### The records
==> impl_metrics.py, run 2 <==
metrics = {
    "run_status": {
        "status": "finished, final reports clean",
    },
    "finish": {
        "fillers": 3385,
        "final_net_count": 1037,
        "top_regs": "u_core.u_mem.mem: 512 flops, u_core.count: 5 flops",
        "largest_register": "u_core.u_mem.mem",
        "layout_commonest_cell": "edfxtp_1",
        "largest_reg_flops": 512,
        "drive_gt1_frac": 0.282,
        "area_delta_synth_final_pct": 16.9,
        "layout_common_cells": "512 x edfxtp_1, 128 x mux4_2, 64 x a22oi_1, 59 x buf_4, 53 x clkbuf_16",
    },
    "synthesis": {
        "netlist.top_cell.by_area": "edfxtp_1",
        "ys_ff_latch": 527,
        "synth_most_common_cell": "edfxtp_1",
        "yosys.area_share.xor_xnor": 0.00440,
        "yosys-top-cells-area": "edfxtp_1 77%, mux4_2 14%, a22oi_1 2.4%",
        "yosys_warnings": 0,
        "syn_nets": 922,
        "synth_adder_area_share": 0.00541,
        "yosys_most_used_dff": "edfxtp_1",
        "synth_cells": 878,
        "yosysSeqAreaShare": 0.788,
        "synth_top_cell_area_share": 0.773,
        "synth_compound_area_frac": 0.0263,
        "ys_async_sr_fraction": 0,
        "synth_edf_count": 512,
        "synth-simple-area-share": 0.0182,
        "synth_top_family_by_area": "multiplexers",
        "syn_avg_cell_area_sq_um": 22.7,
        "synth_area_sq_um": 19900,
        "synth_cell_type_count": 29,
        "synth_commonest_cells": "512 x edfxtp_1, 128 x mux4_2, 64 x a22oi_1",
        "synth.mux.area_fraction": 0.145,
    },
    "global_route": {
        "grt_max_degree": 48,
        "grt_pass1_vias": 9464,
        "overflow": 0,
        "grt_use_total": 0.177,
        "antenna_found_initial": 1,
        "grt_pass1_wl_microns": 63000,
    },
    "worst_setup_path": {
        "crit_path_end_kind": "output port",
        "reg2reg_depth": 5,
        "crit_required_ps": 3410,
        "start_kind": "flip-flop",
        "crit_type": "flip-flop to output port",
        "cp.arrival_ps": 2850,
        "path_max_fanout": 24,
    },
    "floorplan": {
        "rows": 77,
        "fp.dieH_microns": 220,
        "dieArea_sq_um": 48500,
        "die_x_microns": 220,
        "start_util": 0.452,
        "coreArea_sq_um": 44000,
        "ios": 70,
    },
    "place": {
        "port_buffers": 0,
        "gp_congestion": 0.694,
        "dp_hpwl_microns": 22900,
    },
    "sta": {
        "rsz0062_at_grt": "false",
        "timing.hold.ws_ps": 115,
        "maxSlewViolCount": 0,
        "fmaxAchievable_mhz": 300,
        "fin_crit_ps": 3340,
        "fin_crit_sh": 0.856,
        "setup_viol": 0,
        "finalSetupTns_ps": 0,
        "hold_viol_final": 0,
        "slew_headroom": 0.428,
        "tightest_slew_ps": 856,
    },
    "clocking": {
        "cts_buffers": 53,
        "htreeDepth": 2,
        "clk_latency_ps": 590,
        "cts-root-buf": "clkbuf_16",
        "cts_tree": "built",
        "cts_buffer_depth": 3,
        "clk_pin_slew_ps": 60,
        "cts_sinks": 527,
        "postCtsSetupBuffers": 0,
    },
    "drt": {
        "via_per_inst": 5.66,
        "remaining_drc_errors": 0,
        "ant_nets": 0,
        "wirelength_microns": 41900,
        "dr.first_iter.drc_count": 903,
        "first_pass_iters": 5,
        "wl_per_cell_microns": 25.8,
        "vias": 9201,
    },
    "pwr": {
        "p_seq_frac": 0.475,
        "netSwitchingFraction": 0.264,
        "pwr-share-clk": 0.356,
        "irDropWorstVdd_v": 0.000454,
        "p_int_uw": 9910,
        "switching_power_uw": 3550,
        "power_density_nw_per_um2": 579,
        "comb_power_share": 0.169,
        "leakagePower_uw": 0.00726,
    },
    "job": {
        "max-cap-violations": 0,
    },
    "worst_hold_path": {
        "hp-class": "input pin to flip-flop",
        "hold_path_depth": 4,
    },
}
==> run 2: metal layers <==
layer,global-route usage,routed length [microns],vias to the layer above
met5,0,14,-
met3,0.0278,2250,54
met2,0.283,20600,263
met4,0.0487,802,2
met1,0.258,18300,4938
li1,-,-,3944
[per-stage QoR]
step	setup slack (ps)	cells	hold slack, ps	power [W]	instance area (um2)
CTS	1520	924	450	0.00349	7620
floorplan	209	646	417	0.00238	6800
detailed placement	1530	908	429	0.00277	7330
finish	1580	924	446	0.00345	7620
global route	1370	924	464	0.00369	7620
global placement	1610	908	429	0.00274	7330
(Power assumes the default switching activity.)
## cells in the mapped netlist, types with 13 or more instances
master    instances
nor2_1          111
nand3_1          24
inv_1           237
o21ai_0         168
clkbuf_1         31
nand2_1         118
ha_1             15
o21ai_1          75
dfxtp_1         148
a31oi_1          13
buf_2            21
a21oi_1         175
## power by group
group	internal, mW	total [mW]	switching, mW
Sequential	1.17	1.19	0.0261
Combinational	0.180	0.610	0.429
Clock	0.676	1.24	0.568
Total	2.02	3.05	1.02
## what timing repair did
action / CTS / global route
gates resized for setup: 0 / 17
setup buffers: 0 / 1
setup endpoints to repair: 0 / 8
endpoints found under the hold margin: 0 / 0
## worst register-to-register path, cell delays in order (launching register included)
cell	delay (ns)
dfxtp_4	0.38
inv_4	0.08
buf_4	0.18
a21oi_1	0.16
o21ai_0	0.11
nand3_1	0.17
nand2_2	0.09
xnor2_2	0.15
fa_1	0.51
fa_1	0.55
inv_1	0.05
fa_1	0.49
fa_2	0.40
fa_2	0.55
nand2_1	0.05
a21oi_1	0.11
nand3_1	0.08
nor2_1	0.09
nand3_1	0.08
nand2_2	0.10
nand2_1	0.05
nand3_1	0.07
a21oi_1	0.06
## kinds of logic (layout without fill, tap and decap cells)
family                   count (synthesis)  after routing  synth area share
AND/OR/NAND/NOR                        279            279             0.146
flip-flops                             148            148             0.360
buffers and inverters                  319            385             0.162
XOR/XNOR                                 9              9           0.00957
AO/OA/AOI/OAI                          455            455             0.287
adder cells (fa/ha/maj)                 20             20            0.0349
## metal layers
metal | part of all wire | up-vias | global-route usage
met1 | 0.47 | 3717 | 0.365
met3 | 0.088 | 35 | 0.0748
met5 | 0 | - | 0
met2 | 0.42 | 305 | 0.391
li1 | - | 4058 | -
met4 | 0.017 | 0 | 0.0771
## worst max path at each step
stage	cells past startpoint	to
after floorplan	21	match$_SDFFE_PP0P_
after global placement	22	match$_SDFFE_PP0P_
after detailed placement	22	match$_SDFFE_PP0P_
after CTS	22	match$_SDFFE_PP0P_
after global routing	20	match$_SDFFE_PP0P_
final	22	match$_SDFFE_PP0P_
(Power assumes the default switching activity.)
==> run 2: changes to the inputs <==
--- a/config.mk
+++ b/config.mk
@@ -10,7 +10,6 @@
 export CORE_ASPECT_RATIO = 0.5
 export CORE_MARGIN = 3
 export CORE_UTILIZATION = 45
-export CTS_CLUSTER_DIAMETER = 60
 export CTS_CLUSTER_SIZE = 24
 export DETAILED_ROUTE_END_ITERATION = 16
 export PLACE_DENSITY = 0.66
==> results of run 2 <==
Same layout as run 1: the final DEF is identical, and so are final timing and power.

### What needs to be done
Set out the entries once more, word for word.

### Solution to the exercise
==> impl_metrics.py, run 2 <==
metrics = {
    "run_status": {
        "status": "finished, final reports clean",
    },
    "finish": {
        "fillers": 3385,
        "final_net_count": 1037,
        "top_regs": "u_core.u_mem.mem: 512 flops, u_core.count: 5 flops",
        "largest_register": "u_core.u_mem.mem",
        "layout_commonest_cell": "edfxtp_1",
        "largest_reg_flops": 512,
        "drive_gt1_frac": 0.282,
        "area_delta_synth_final_pct": 16.9,
        "layout_common_cells": "512 x edfxtp_1, 128 x mux4_2, 64 x a22oi_1, 59 x buf_4, 53 x clkbuf_16",
    },
    "synthesis": {
        "netlist.top_cell.by_area": "edfxtp_1",
        "ys_ff_latch": 527,
        "synth_most_common_cell": "edfxtp_1",
        "yosys.area_share.xor_xnor": 0.00440,
        "yosys-top-cells-area": "edfxtp_1 77%, mux4_2 14%, a22oi_1 2.4%",
        "yosys_warnings": 0,
        "syn_nets": 922,
        "synth_adder_area_share": 0.00541,
        "yosys_most_used_dff": "edfxtp_1",
        "synth_cells": 878,
        "yosysSeqAreaShare": 0.788,
        "synth_top_cell_area_share": 0.773,
        "synth_compound_area_frac": 0.0263,
        "ys_async_sr_fraction": 0,
        "synth_edf_count": 512,
        "synth-simple-area-share": 0.0182,
        "synth_top_family_by_area": "multiplexers",
        "syn_avg_cell_area_sq_um": 22.7,
        "synth_area_sq_um": 19900,
        "synth_cell_type_count": 29,
        "synth_commonest_cells": "512 x edfxtp_1, 128 x mux4_2, 64 x a22oi_1",
        "synth.mux.area_fraction": 0.145,
    },
    "global_route": {
        "grt_max_degree": 48,
        "grt_pass1_vias": 9464,
        "overflow": 0,
        "grt_use_total": 0.177,
        "antenna_found_initial": 1,
        "grt_pass1_wl_microns": 63000,
    },
    "worst_setup_path": {
        "crit_path_end_kind": "output port",
        "reg2reg_depth": 5,
        "crit_required_ps": 3410,
        "start_kind": "flip-flop",
        "crit_type": "flip-flop to output port",
        "cp.arrival_ps": 2850,
        "path_max_fanout": 24,
    },
    "floorplan": {
        "rows": 77,
        "fp.dieH_microns": 220,
        "dieArea_sq_um": 48500,
        "die_x_microns": 220,
        "start_util": 0.452,
        "coreArea_sq_um": 44000,
        "ios": 70,
    },
    "place": {
        "port_buffers": 0,
        "gp_congestion": 0.694,
        "dp_hpwl_microns": 22900,
    },
    "sta": {
        "rsz0062_at_grt": "false",
        "timing.hold.ws_ps": 115,
        "maxSlewViolCount": 0,
        "fmaxAchievable_mhz": 300,
        "fin_crit_ps": 3340,
        "fin_crit_sh": 0.856,
        "setup_viol": 0,
        "finalSetupTns_ps": 0,
        "hold_viol_final": 0,
        "slew_headroom": 0.428,
        "tightest_slew_ps": 856,
    },
    "clocking": {
        "cts_buffers": 53,
        "htreeDepth": 2,
        "clk_latency_ps": 590,
        "cts-root-buf": "clkbuf_16",
        "cts_tree": "built",
        "cts_buffer_depth": 3,
        "clk_pin_slew_ps": 60,
        "cts_sinks": 527,
        "postCtsSetupBuffers": 0,
    },
    "drt": {
        "via_per_inst": 5.66,
        "remaining_drc_errors": 0,
        "ant_nets": 0,
        "wirelength_microns": 41900,
        "dr.first_iter.drc_count": 903,
        "first_pass_iters": 5,
        "wl_per_cell_microns": 25.8,
        "vias": 9201,
    },
    "pwr": {
        "p_seq_frac": 0.475,
        "netSwitchingFraction": 0.264,
        "pwr-share-clk": 0.356,
        "irDropWorstVdd_v": 0.000454,
        "p_int_uw": 9910,
        "switching_power_uw": 3550,
        "power_density_nw_per_um2": 579,
        "comb_power_share": 0.169,
        "leakagePower_uw": 0.00726,
    },
    "job": {
        "max-cap-violations": 0,
    },
    "worst_hold_path": {
        "hp-class": "input pin to flip-flop",
        "hold_path_depth": 4,
    },
}
==> run 2: metal layers <==
layer,global-route usage,routed length [microns],vias to the layer above
met5,0,14,-
met3,0.0278,2250,54
met2,0.283,20600,263
met4,0.0487,802,2
met1,0.258,18300,4938
li1,-,-,3944
[per-stage QoR]
step	setup slack (ps)	cells	hold slack, ps	power [W]	instance area (um2)
CTS	1520	924	450	0.00349	7620
floorplan	209	646	417	0.00238	6800
detailed placement	1530	908	429	0.00277	7330
finish	1580	924	446	0.00345	7620
global route	1370	924	464	0.00369	7620
global placement	1610	908	429	0.00274	7330
(Power assumes the default switching activity.)
## cells in the mapped netlist, types with 13 or more instances
master    instances
nor2_1          111
nand3_1          24
inv_1           237
o21ai_0         168
clkbuf_1         31
nand2_1         118
ha_1             15
o21ai_1          75
dfxtp_1         148
a31oi_1          13
buf_2            21
a21oi_1         175
## power by group
group	internal, mW	total [mW]	switching, mW
Sequential	1.17	1.19	0.0261
Combinational	0.180	0.610	0.429
Clock	0.676	1.24	0.568
Total	2.02	3.05	1.02
## what timing repair did
action / CTS / global route
gates resized for setup: 0 / 17
setup buffers: 0 / 1
setup endpoints to repair: 0 / 8
endpoints found under the hold margin: 0 / 0
## worst register-to-register path, cell delays in order (launching register included)
cell	delay (ns)
dfxtp_4	0.38
inv_4	0.08
buf_4	0.18
a21oi_1	0.16
o21ai_0	0.11
nand3_1	0.17
nand2_2	0.09
xnor2_2	0.15
fa_1	0.51
fa_1	0.55
inv_1	0.05
fa_1	0.49
fa_2	0.40
fa_2	0.55
nand2_1	0.05
a21oi_1	0.11
nand3_1	0.08
nor2_1	0.09
nand3_1	0.08
nand2_2	0.10
nand2_1	0.05
nand3_1	0.07
a21oi_1	0.06
## kinds of logic (layout without fill, tap and decap cells)
family                   count (synthesis)  after routing  synth area share
AND/OR/NAND/NOR                        279            279             0.146
flip-flops                             148            148             0.360
buffers and inverters                  319            385             0.162
XOR/XNOR                                 9              9           0.00957
AO/OA/AOI/OAI                          455            455             0.287
adder cells (fa/ha/maj)                 20             20            0.0349
## metal layers
metal | part of all wire | up-vias | global-route usage
met1 | 0.47 | 3717 | 0.365
met3 | 0.088 | 35 | 0.0748
met5 | 0 | - | 0
met2 | 0.42 | 305 | 0.391
li1 | - | 4058 | -
met4 | 0.017 | 0 | 0.0771
## worst max path at each step
stage	cells past startpoint	to
after floorplan	21	match$_SDFFE_PP0P_
after global placement	22	match$_SDFFE_PP0P_
after detailed placement	22	match$_SDFFE_PP0P_
after CTS	22	match$_SDFFE_PP0P_
after global routing	20	match$_SDFFE_PP0P_
final	22	match$_SDFFE_PP0P_
(Power assumes the default switching activity.)
==> run 2: changes to the inputs <==
--- a/config.mk
+++ b/config.mk
@@ -10,7 +10,6 @@
 export CORE_ASPECT_RATIO = 0.5
 export CORE_MARGIN = 3
 export CORE_UTILIZATION = 45
-export CTS_CLUSTER_DIAMETER = 60
 export CTS_CLUSTER_SIZE = 24
 export DETAILED_ROUTE_END_ITERATION = 16
 export PLACE_DENSITY = 0.66
==> results of run 2 <==
Same layout as run 1: the final DEF is identical, and so are final timing and power.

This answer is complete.